There is at least one more installment to come.

4 thoughts on ““Since not all men are willing to be circumcised,…” (Part 2)”

  1. The very title of their paper, “A ‘Snip’ in time: what is the best age to circumcise?”, attempts to move their readers past a very important question.

    By fore WHEN, WHY should anyone be circumcised, period?

    The standard of care for therapeutic surgery requires the medical benefits of the surgery to far outweigh the medical risks and harms, or for the surgery to correct a congenital abnormality. Unnecessarily invasive procedures should not be used where alternative, less invasive techniques, are equally efficient and available. It is unethical and inappropriate to perform surgery for therapeutic reasons where medical research has shown there to be other techniques to be at least as effective and less invasive.

    Absent from this paper are non-surgical alternatives to achieving the so-called “benefits” of circumcision. But then, why should they, when they’ve already assumed the reader has moved past the “why” question?

    When you analyze this paper, and when you analyze the body of “research” their names appear on, it is quite obvious that their interests are not in disease prevention, but in preserving a surgical procedure for which they display a morbid fascination.
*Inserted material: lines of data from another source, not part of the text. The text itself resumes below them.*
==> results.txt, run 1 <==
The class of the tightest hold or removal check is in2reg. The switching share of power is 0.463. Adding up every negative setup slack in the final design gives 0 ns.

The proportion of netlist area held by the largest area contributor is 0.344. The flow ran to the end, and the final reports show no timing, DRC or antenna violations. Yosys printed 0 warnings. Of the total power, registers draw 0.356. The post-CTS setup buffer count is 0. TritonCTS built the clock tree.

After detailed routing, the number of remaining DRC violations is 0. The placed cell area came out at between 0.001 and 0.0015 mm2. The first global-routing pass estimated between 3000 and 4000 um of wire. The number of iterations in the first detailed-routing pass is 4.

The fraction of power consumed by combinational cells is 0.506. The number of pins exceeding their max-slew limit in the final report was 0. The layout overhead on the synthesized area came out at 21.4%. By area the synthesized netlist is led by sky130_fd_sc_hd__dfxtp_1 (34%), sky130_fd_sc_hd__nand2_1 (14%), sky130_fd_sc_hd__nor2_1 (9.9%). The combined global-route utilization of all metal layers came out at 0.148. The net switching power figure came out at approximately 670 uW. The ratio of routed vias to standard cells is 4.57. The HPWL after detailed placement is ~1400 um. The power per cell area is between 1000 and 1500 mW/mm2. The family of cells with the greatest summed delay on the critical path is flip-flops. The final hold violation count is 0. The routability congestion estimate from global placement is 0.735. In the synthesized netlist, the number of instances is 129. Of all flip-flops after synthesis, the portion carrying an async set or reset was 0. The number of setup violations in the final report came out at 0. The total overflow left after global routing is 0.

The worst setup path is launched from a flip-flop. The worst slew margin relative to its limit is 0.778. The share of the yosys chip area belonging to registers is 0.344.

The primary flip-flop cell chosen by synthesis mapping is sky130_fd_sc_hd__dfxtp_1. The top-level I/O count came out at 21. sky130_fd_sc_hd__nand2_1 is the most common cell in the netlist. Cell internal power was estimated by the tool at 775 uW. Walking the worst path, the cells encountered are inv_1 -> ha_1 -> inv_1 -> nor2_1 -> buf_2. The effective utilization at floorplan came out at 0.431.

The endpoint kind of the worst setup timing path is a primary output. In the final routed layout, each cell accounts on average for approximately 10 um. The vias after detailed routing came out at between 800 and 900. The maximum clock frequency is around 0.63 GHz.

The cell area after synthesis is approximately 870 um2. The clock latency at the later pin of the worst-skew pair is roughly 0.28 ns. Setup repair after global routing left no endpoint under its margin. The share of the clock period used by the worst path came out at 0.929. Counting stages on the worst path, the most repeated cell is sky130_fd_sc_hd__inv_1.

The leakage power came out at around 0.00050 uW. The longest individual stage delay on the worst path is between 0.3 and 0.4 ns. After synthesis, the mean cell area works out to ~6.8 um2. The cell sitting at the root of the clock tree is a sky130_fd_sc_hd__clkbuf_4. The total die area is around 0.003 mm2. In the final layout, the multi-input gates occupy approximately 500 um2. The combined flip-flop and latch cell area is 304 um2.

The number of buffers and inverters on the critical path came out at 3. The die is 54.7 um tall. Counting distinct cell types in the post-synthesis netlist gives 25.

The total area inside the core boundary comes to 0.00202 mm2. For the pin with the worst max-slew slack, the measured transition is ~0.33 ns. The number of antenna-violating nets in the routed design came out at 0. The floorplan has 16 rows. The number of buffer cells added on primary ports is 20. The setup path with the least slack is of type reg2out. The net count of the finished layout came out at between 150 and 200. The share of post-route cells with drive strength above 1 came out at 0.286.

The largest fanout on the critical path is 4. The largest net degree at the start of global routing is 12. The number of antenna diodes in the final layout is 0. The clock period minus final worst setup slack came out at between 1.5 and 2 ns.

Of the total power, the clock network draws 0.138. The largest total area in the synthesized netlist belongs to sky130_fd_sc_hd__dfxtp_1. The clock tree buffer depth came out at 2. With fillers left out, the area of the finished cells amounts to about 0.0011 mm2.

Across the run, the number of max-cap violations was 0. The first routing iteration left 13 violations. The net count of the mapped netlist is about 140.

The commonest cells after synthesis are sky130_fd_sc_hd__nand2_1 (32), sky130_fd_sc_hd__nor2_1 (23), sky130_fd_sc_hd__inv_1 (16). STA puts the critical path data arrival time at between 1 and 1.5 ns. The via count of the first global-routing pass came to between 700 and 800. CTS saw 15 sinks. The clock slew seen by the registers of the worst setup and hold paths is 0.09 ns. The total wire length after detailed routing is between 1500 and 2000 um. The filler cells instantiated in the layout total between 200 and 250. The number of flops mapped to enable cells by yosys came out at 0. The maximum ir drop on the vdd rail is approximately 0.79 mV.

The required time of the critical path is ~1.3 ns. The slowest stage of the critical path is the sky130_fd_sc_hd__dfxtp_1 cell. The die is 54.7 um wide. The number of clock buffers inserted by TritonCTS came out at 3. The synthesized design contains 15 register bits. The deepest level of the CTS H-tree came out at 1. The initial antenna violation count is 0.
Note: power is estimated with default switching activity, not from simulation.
===== config.mk =====
export PLATFORM = sky130hd
export DESIGN_NAME = conv_pos_counter
export DESIGN_NICKNAME = d
export VERILOG_FILES = /design/src/conv_pos_counter.sv
export SDC_FILE = /design/constraint.sdc
export NUM_CORES = 1
export LEC_CHECK = 0
export CELL_PAD_IN_SITES_DETAIL_PLACEMENT = 1
export CELL_PAD_IN_SITES_GLOBAL_PLACEMENT = 2
export CORE_UTILIZATION = 32
export CTS_CLUSTER_SIZE = 40
export DETAILED_ROUTE_END_ITERATION = 10
export DONT_BUFFER_PORTS = 1
export PLACE_DENSITY = 0.69
export RECOVER_POWER = 50
export SLEW_MARGIN = 20
export SYNTH_ARGS = -nofsm -noshare
export SYNTH_HDL_FRONTEND = slang
export SYNTH_SLANG_ARGS = --single-unit

===== constraint.sdc =====
create_clock -name clk -period 1.85 [get_ports clk]
set_clock_uncertainty 0.05 [all_clocks]
set_input_delay 0.37 -clock clk [delete_from_list [all_inputs] [get_ports clk]]
set_output_delay 0.37 -clock clk [all_outputs]
set_load 0.02 [all_outputs]

===== src/conv_pos_counter.sv =====
module conv_pos_counter #(
    parameter int IMG_W = 28,
    parameter int IMG_H = 28
) (
    input  logic                     clk,
    input  logic                     rst_n,
    input  logic                     pix_valid,
    output logic [$clog2(IMG_W)-1:0] col,
    output logic [$clog2(IMG_H)-1:0] row,
    output logic                     line_end,
    output logic                     frame_end
);

    localparam int COL_W = $clog2(IMG_W);
    localparam int ROW_W = $clog2(IMG_H);
    localparam logic [COL_W-1:0] COL_LAST = COL_W'(IMG_W - 1);
    localparam logic [ROW_W-1:0] ROW_LAST = ROW_W'(IMG_H - 1);

    // flags describe the pixel accepted on this edge
    assign line_end  = pix_valid && (col == COL_LAST);
    assign frame_end = line_end && (row == ROW_LAST);

    always_ff @(posedge clk) begin
        if (!rst_n) begin
            col <= '0;
            row <= '0;
        end else if (pix_valid) begin
            if (line_end) begin
                col <= '0;
                if (frame_end) begin
                    row <= '0; // next frame
                end else begin
                    row <= row + 1'b1;
                end
            end else begin
                col <= col + 1'b1;
            end
        end
    end

    // column wraps before it can leave the image
    a_col_range: assert property (@(posedge clk) disable iff (!rst_n)
        col <= COL_LAST);

endmodule
[src/conv_ctrl.sv]
module conv_ctrl #(
    parameter int COL_W = 5,
    parameter int ROW_W = 5
) (
    input  logic             clk,
    input  logic             rst_n,
    input  logic             pix_valid,
    input  logic [COL_W-1:0] col,
    input  logic [ROW_W-1:0] row,
    input  logic             line_end,
    input  logic             frame_end,
    output logic             win_valid
);

    import conv_pkg::*;

    localparam logic [ROW_W-1:0] LAST_FILL_ROW = ROW_W'(K - 2);
    localparam logic [ROW_W-1:0] FIRST_WIN_ROW = ROW_W'(K - 1);
    localparam logic [COL_W-1:0] FIRST_WIN_COL = COL_W'(K - 1);

    ctrl_state_e state;
    ctrl_state_e state_nxt;

    always_comb begin
        state_nxt = state;
        case (state)
            FILL: begin
                // buffers hold K-1 rows once this row ends
                if (line_end && (row == LAST_FILL_ROW)) begin
                    state_nxt = SLIDE;
                end
            end
            SLIDE: begin
                if (frame_end) begin
                    state_nxt = FILL;
                end
            end
            default: state_nxt = FILL;
        endcase
    end

    always_ff @(posedge clk) begin
        if (!rst_n) begin
            state     <= FILL;
            win_valid <= 1'b0;
        end else begin
            state <= state_nxt;
            // lines up with the window register update
            win_valid <= pix_valid && (state == SLIDE) && (col >= FIRST_WIN_COL);
        end
    end

    // pixels of the first K-1 rows never yield a window
    a_no_win_in_fill: assert property (@(posedge clk) disable iff (!rst_n)
        win_valid |-> ($past(row) >= FIRST_WIN_ROW));

endmodule

[config.mk]
export PLATFORM = sky130hd
export DESIGN_NAME = conv_ctrl
export DESIGN_NICKNAME = d
export VERILOG_FILES = /design/src/conv_pkg.sv /design/src/conv_ctrl.sv
export SDC_FILE = /design/constraint.sdc
export NUM_CORES = 1
export LEC_CHECK = 0
export ABC_AREA = 1
export BUFFER_PORTS_ARGS = -buffer_cell sky130_fd_sc_hd__buf_2
export CELL_PAD_IN_SITES_DETAIL_PLACEMENT = 1
export CELL_PAD_IN_SITES_GLOBAL_PLACEMENT = 1
export CORE_AREA = 2 2 39 41
export DETAILED_ROUTE_END_ITERATION = 6
export DIE_AREA = 0 0 41 43
export PLACE_DENSITY = 0.44
export RECOVER_POWER = 100
export SYNTH_ARGS = -nofsm -noshare
export SYNTH_HDL_FRONTEND = slang
export SYNTH_SLANG_ARGS = --single-unit
[constraint.sdc]
create_clock -name clk -period 0.8 [get_ports clk]
set_input_delay 0.24 -clock clk [delete_from_list [all_inputs] [get_ports clk]]
set_output_delay 0.24 -clock clk [all_outputs]
set_load 0.005 [all_outputs]
File: src/conv_pkg.sv
package conv_pkg;

    // data widths
    localparam int PIX_W  = 8;
    localparam int COEF_W = 8;

    // kernel geometry
    localparam int K    = 5;
    localparam int TAPS = K * K;
    localparam int N_CH = 3;

    // arithmetic
    localparam int ACC_W      = 20; // product sum, wraps mod 2^20
    localparam int OUT_W      = 12;
    localparam int FRAC_SHIFT = 8;  // sum bits dropped before bias add

    typedef logic [PIX_W-1:0] pixel_t;          // unsigned greyscale
    typedef logic signed [COEF_W-1:0] coef_t;   // weight or bias

    // tap 0 is top-left, raster order, tap TAPS-1 bottom-right
    typedef pixel_t [TAPS-1:0] window_t;

    // weight[t] pairs with window tap t
    typedef struct packed {
        coef_t [TAPS-1:0] weight;
        coef_t            bias;
    } kernel_t;

    typedef kernel_t [N_CH-1:0] kernel_set_t;

    typedef logic signed [OUT_W-1:0] result_t;
    typedef result_t [N_CH-1:0] conv_out_t;    // one result per channel

    // window controller
    typedef enum logic {
        FILL,   // first K-1 rows of a frame
        SLIDE   // window fully covered by image rows
    } ctrl_state_e;

endpackage
File: src/conv_window.sv
module conv_window #(
    parameter int IMG_W = 28
) (
    input  logic              clk,
    input  logic              rst_n,
    input  logic              pix_valid,
    input  conv_pkg::pixel_t  pix_data,
    output conv_pkg::window_t window
);

    import conv_pkg::*;

    // line_buf[j][IMG_W-1] is the pixel j+1 rows above the incoming one
    pixel_t line_buf [K-1][IMG_W];
    pixel_t [K-1:0] new_col; // index 0 is the top row

    always_comb begin
        for (int r = 0; r < K - 1; r++) begin
            new_col[r] = line_buf[K-2-r][IMG_W-1];
        end
        new_col[K-1] = pix_data;
    end

    // row buffers chain into each other
    always_ff @(posedge clk) begin
        if (pix_valid) begin
            for (int j = 0; j < K - 1; j++) begin
                for (int i = IMG_W - 1; i > 0; i--) begin
                    line_buf[j][i] <= line_buf[j][i-1];
                end
            end
            line_buf[0][0] <= pix_data;
            for (int j = 1; j < K - 1; j++) begin
                line_buf[j][0] <= line_buf[j-1][IMG_W-1];
            end
        end
    end

    // 5x5 window, moves one column right per accepted pixel
    always_ff @(posedge clk) begin
        if (!rst_n) begin
            window <= '0;
        end else if (pix_valid) begin
            for (int r = 0; r < K; r++) begin
                for (int c = 0; c < K - 1; c++) begin
                    window[r*K+c] <= window[r*K+c+1];
                end
                window[r*K+K-1] <= new_col[r]; // right column is the newest
            end
        end
    end

endmodule

File: config.mk
export PLATFORM = sky130hd
export DESIGN_NAME = conv_window
export DESIGN_NICKNAME = d
export VERILOG_FILES = /design/src/conv_pkg.sv /design/src/conv_window.sv
export SDC_FILE = /design/constraint.sdc
export NUM_CORES = 1
export LEC_CHECK = 0
export ABC_AREA = 1
export BUFFER_PORTS_ARGS = -buffer_cell sky130_fd_sc_hd__buf_4
export CAP_MARGIN = 20
export CORE_ASPECT_RATIO = 1.1
export CORE_MARGIN = 5
export CORE_UTILIZATION = 25
export DETAILED_ROUTE_END_ITERATION = 7
export PLACE_DENSITY_LB_ADDON = 0.3
export SLEW_MARGIN = 20
export SYNTH_ARGS = -nofsm -noshare
export SYNTH_HDL_FRONTEND = slang
export SYNTH_SLANG_ARGS = --single-unit
File: constraint.sdc
create_clock -name clk -period 1.4 [get_ports clk]
set_clock_uncertainty 0.15 [all_clocks]
set_input_delay 0.07 -clock clk [delete_from_list [all_inputs] [get_ports clk]]
set_output_delay 0.07 -clock clk [all_outputs]
set_load 0.03 [all_outputs]
Word-level counts from Yosys, hierarchy flattened
Memories as Yosys holds them, arrays and structs flattened.
Index checks and enable logic that the tools add are counted.
- muxes and demuxes: 2
- operators by type and width (kind ; count):
    1-bit two-way mux ; 2
- flip-flop bits (word level): 200
- RAM bits: 896
- input port bits: 11
- word-level logic and storage cells: 28
- memories: 1
- memories (name ; depth ; bits a word ; rd ports ; clocked after memory_dff ; wr ports ; RTL line ; RTL):
    line_buf ; 4 ; 224 ; 4 ; 0 ; 4 ; conv_window.sv:14 ; pixel_t line_buf [K-1][IMG_W];

Longest topological paths before layout
Gate-level depths: netlist of run 1.
- word-level depth: 2
- mapped depth: 6
- gate-level depth less buffers: 4

Least setup slack after synthesis of run 1
No wires, ideal clock.
- path type: register to register
- from: reg window[108] in the netlist's numbering
- to: reg window[100] in the netlist's numbering
- library setup time: 62 ps
- data arrival time: 747 ps
- data required time: 1188 ps
- setup slack: 441 ps
- cell stages (with the launch flop): 5
- period minus slack after synthesis: 959 ps
- path through: dfxtp_1 > inv_1 > nand2_2 > nand2_1 > nor2_2
- RTL lines (item ; RTL line ; RTL):
    from (decl) ; conv_window.sv:8 ; output conv_pkg::window_t window
    from (signal, indexed assignment) ; conv_window.sv:46 ; window[r*K+c] <= window[r*K+c+1];
    from (signal, indexed assignment) ; conv_window.sv:48 ; window[r*K+K-1] <= new_col[r];

==> flow_metrics.env, run 1 <==
export IMPL_hold_ws_ps=-1.20
export IMPL_layout_cells_non_filler=4690
export IMPL_ys_seq_area_share_pct=86.1
export IMPL_io_pins=211
export IMPL_hold_viol=2
export IMPL_r2r_end="window[2]$_SDFFE_PN0P_"
export IMPL_hold_path_end="line_buf[0][197]$_DFFE_PP_"
export IMPL_die_height_um=407
export IMPL_reg2reg_slack_ps=120
export IMPL_port_buffers=210
export IMPL_yosysWarnings=0
export IMPL_syn_area_mm2=0.0359
export IMPL_grt_pass1_wl_um=102000
export IMPL_timing_final_crit_period_ps=1510
export IMPL_fillers=13800
export IMPL_start_util_pct=25.2
export IMPL_ys_types=12
export IMPL_r2r_start="window[2]$_SDFFE_PN0P_"
export IMPL_power_leakage_uw=0.0175
export IMPL_outcome="complete, but fails checks"
export IMPL_dr_pass1_iters=4
export IMPL_crit_required_ps=1550
export IMPL_tns_ps=-2770
export IMPL_cellPowerDensity_mw_per_mm2=1520
export IMPL_post_route_cells_drive_above_1_share_pct=37.1
export IMPL_cts_htree_levels=3
export IMPL_path_class="in -> reg"
export IMPL_tightest_slew_ps=708
export IMPL_vias=17200
export IMPL_dp_cells=4285
export IMPL_syn_nets=2174
export IMPL_clk_insertion_delay_late_ps=690
export IMPL_arrival_ps=1660
export IMPL_drtAntennaViolNets=0
export IMPL_power_uw=70700
export IMPL_startpoint="pix_valid"
export IMPL_clk_pin_slew_ps=60
export IMPL_clockBufferDepth=3
export IMPL_grt_overflow=0
export IMPL_fin_crit_sh_pct=108
export IMPL_drt_total_wl_um=67000
export IMPL_cts_buffers=110
export IMPL_min_from="pix_valid"
export IMPL_grt_max_degree=63
export IMPL_area_growth_syn_to_layout_pct=29.4
export IMPL_place_area_mm2=0.0401
export IMPL_stdcell_area_mm2=0.0464
export IMPL_reg2regPathDepth=3
export IMPL_core_area_mm2=0.142
export IMPL_fin_ws_ps=-112
export IMPL_setup_viol=49
export IMPL_synth_avg_cell_area_um2=16.6
export IMPL_wire_per_inst_um=14.3
export IMPL_cp_end_kind="register"
export IMPL_drt_iter0_drc=1258
export IMPL_grt_antenna_before_repair=1
export IMPL_cts_tree="built"
export IMPL_rows=145
export IMPL_fin_util_pct=32.6
export IMPL_gp_congestion=0.724
export IMPL_synth_cells=2163
export IMPL_drc_errors=0
export IMPL_hold_path_depth=4
export IMPL_relSlewSlack_pct=52.7
export IMPL_fp_dieW_um=371
export IMPL_min_path_type="in -> reg"
export IMPL_max_freq_ghz=0.661
export IMPL_grt_pass1_vias=17000
export IMPL_viasPerCell=3.66
export IMPL_ys_seq_elements=1096
export IMPL_rsz0062_at_grt="yes"
export IMPL_diodes=0
export IMPL_max_cap_viol_count=0
export IMPL_slew_violations=0
export IMPL_cts_sinks=1096
export IMPL_place_hpwl_um=38000
export IMPL_root_buffer="clkbuf_16"
export IMPL_ir_drop_v=0.000951
export IMPL_num_nets_final=2695
export IMPL_track_usage_pct=8.65
export IMPL_critical_path_max_fanout=13
export IMPL_violations="hold timing, setup timing"
export IMPL_startpoint_type="primary input"
export IMPL_die_area_mm2=0.151
==> metal layers <==
metal	vias up	share of wire, %	global-route usage, %
met3	104	6.8	2.91
met4	0	2.3	2.85
li1	8337	-	-
met2	299	42	12.2
met5	-	0	0
met1	8431	49	12.4
==> cell usage after synthesis <==
master / count / share of area, %
nor2_1: 280 / 2.9
nor2_2: 120 / 2.1
nand2_1: 300 / 3.1
inv_1: 200 / 2.1
buf_6: 24 / 0.75
buf_12: 9 / 0.50
buf_8: 2 / 0.084
buf_4: 11 / 0.23
nand2_2: 100 / 1.7
edfxtp_1: 896 / 75
dfxtp_1: 200 / 11
buf_2: 21 / 0.29
==> registers in the layout (all words and copies together) (netlist names) <==
signal    cells
line_buf    896
window      200
==> placed cells by master, fill, tap and decap left out <==
| cell type | synthesis | layout |
|---|---|---|
| buf_12 | 9 | 39 |
| buf_16 | 0 | 2 |
| buf_4 | 11 | 205 |
| buf_6 | 24 | 183 |
| buf_8 | 2 | 11 |
| bufinv_16 | 0 | 5 |
| clkbuf_1 | 0 | 19 |
| clkbuf_16 | 0 | 112 |
| clkbuf_8 | 0 | 9 |
| clkinv_1 | 0 | 21 |
| clkinv_16 | 0 | 1 |
| clkinv_2 | 0 | 28 |
| clkinv_4 | 0 | 2 |
| clkinvlp_2 | 0 | 1 |
| clkinvlp_4 | 0 | 4 |
| dfxtp_2 | 0 | 152 |
| dfxtp_4 | 0 | 48 |
| dlygate4sd3_1 | 0 | 33 |
| edfxtp_1 | 896 | 896 |
| inv_1 | 200 | 200 |
| inv_16 | 0 | 1 |
| inv_6 | 0 | 7 |
| nand2_1 | 300 | 300 |
| nand2_2 | 100 | 100 |
| nor2_1 | 280 | 280 |
| nor2_2 | 120 | 120 |
==> per-stage QoR <==
step | hold slack [ps] | setup WS (ps)
after floorplan | 18.9 | 441
after global placement | 110 | 70.3
after detailed placement | 110 | 89.0
after CTS | -62.4 | -133
after global routing | -30.8 | -132
final | -1.20 | -112
==> critical path, cell delays in order <==
cell and delay [ps]:
buf_12 80, buf_12 90, buf_12 170, buf_12 190, dlygate4sd3_1 1030
==> kinds of logic after synthesis <==
| kind of cell | share of synthesized area (%) |
|---|---|
| flops | 86.1 |
| simple gates | 9.90 |
| buf+inv | 3.95 |
==> layout make-up <==
cell class / instances / area [µm²] / area share [%]
flip-flops and latches: 1096 / 31300 / 67.4
repair buffers: 476 / 4990 / 10.8
multi-input cells: 800 / 3550 / 7.65
clock buffers: 137 / 2930 / 6.32
well taps: 1911 / 2390 / 5.15
inverters: 200 / 751 / 1.62
clock inverters: 70 / 533 / 1.15
==> worst max path at each step <==
stage               cells past startpoint                    endpoint
finish                                  5  line_buf[1][157]$_DFFE_PP_
global route                            1                 window[187]
CTS                                     1                 window[187]
detailed placement                      6     window[73]$_SDFFE_PN0P_
global placement                        6     window[73]$_SDFFE_PN0P_
floorplan                               4    window[100]$_SDFFE_PN0P_
==> what timing repair did <==
| action | CTS | global route |
|---|---|---|
| setup buffers | 151 | 10 |
| gates resized for setup | 467 | 6 |
| hold endpoints to repair | 1104 | 51 |
| hold buffers | 34 | 5 |
| cloned | 0 | 2 |
| setup endpoints to repair | 200 | 238 |
==> report_power, final <==
part	internal [µW]	total, µW	leakage, µW	switching, µW
clock	15800	28000	0.00171	12200
combinational	1860	4560	0.00531	2710
sequential	37300	38100	0.0105	742
total	55000	70700	0.0175	15600
(Power assumes the default switching activity.)
## config.mk

```make
export PLATFORM = sky130hd
export DESIGN_NAME = AguTop
export DESIGN_NICKNAME = d
export VERILOG_FILES = /design/src/design/AguPkg.sv /design/src/design/MemOpDecode.sv /design/src/design/DataTlb.sv /design/src/design/TlbMissQueue.sv /design/src/design/AddrGenUnit.sv /design/src/design/AguTop.sv
export SDC_FILE = /design/constraint.sdc
export NUM_CORES = 1
export LEC_CHECK = 0
export ABC_AREA = 1
export ABC_CLOCK_PERIOD_IN_PS = 12100
export BUFFER_PORTS_ARGS = -buffer_cell sky130_fd_sc_hd__buf_2
export CELL_PAD_IN_SITES_DETAIL_PLACEMENT = 1
export CELL_PAD_IN_SITES_GLOBAL_PLACEMENT = 2
export CORE_MARGIN = 5
export CORE_UTILIZATION = 35
export DETAILED_ROUTE_END_ITERATION = 8
export GPL_TIMING_DRIVEN = 0
export PLACE_DENSITY = 0.76
export SYNTH_ARGS = -nofsm -noshare
export SYNTH_HDL_FRONTEND = slang
export SYNTH_SLANG_ARGS = --single-unit
```

## constraint.sdc

```tcl
create_clock -name clk -period 12.1 [get_ports clk]
set_input_delay 0.605 -clock clk [delete_from_list [all_inputs] [get_ports clk]]
set_output_delay 0.605 -clock clk [all_outputs]
set_load 0.05 [all_outputs]
```
File: src/verilog/io_subsystem.sv
module io_subsystem import io_pkg::*; (
    input  logic sys_clk,
    input  logic rst,
    input  logic io_access,
    input  io_addr_t io_addr,
    input  logic io_wr_en,
    input  io_bytesel_t io_bytesel,
    input  io_data_t io_wdata,
    output io_data_t io_rdata,
    output logic io_ack,
    output logic [num_leds-1:0] leds,
    output logic intr,
    output irq_vec_t irq_test
);

logic leds_cs;
logic timer_cs;
logic irq_cs;
logic leds_ack;
logic timer_ack;
logic irq_ack;
logic default_ack;
logic timer_tick;
io_data_t leds_rdata;
io_data_t timer_rdata;
io_data_t irq_rdata;

// Idle targets drive zero, so plain OR is enough
assign io_ack = leds_ack | timer_ack | irq_ack | default_ack;
assign io_rdata = leds_rdata | timer_rdata | irq_rdata;

io_decoder u_io_decoder (
    .sys_clk     (sys_clk),
    .rst         (rst),
    .io_access   (io_access),
    .io_addr     (io_addr),
    .leds_cs     (leds_cs),
    .timer_cs    (timer_cs),
    .irq_cs      (irq_cs),
    .default_ack (default_ack)
);

leds_register u_leds_register (
    .sys_clk    (sys_clk),
    .rst        (rst),
    .cs         (leds_cs),
    .io_wr_en   (io_wr_en),
    .io_bytesel (io_bytesel),
    .io_wdata   (io_wdata),
    .leds_ack   (leds_ack),
    .leds_rdata (leds_rdata),
    .leds       (leds)
);

interval_timer u_interval_timer (
    .sys_clk     (sys_clk),
    .rst         (rst),
    .cs          (timer_cs),
    .io_wr_en    (io_wr_en),
    .io_addr     (io_addr),
    .io_wdata    (io_wdata),
    .timer_ack   (timer_ack),
    .timer_rdata (timer_rdata),
    .timer_tick  (timer_tick)
);

irq_control u_irq_control (
    .sys_clk    (sys_clk),
    .rst        (rst),
    .cs         (irq_cs),
    .io_wr_en   (io_wr_en),
    .io_bytesel (io_bytesel),
    .io_wdata   (io_wdata),
    .timer_tick (timer_tick),
    .irq_ack    (irq_ack),
    .irq_rdata  (irq_rdata),
    .irq_test   (irq_test),
    .intr       (intr)
);

endmodule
    It should interest readers to know these men’s interests and credentials.

    Brian Morris is no expert on circumcision, but merely an enthusiastic circumcision fanatic of long standing. He neither holds degrees (nor genuine interests) in surgery, urology, pediatrics, nor epidemiology, and his field of study is only remotely related to medicine. He is in no way an authority on circumcision, much less male genitalia, child care, nor disease prevention. Why he thinks he has any authority to comment in these fields should baffle his readers.

    Jake Waskett is not a doctor or medical professional of any kind. Waskett is a computer software engineer in his thirties with a history of circumfetishism (a sexual fixation for the circumcised penis, and/or sexual gratification from the act of circumcision itself). He is on record having a fixation for circumcision since he was 5 years old, and he is an avid gatekeeper for all circumcision-related articles at WikiPedia. Readers may notice that circumcision articles all have a pro-circumcision slant; this the sole person responsible. He will not let anyone who does not share a pro-circumcision bias edit circumcision-related articles at WikiPedia. The name “Jake Waskett” appears on recent papers regarding circumcision because he has won the favor of Morris and other circumcision advocates.

    Some readers may conflate my pointing out of conflicts of interest with ad hominem.

    The following has been taken from the ad hominem article at Wikipedia:
    “Where a source seeks to convince by a claim of authority or by personal observation, identification of conflicts of interest are not ad hominem – it is generally well accepted that an “authority” needs to be objective and impartial, and that an audience can only evaluate information from a source if they know about conflicts of interest that may affect the objectivity of the source. Identification of a conflict of interest is appropriate, and concealment of a conflict of interest is a problem.”

  2. Men cannot be trusted to deliberate soberly and sensibly the pros and cons of having foreskin, because intact men are usually foreskin fetishists. Hence intact men cannot be trusted to do what is best for themselves and society, namely to eliminate the foreskin. Therefore, parents are doing a good thing when they circumcise a baby boy at the start of life, when a boy cannot remember the experience and thus goes through life having no awareness of what it’s like to have foreskin. The extra sensitivity intact men enjoy is assumed to encourage antisocial behaviour.

    The foreskin is obviously bad, because of “evidence.” That “evidence” consists of peer-reviewed articles in the medical literature, which are never wrong, right? And the interpretation of a published article is always straightforward, right?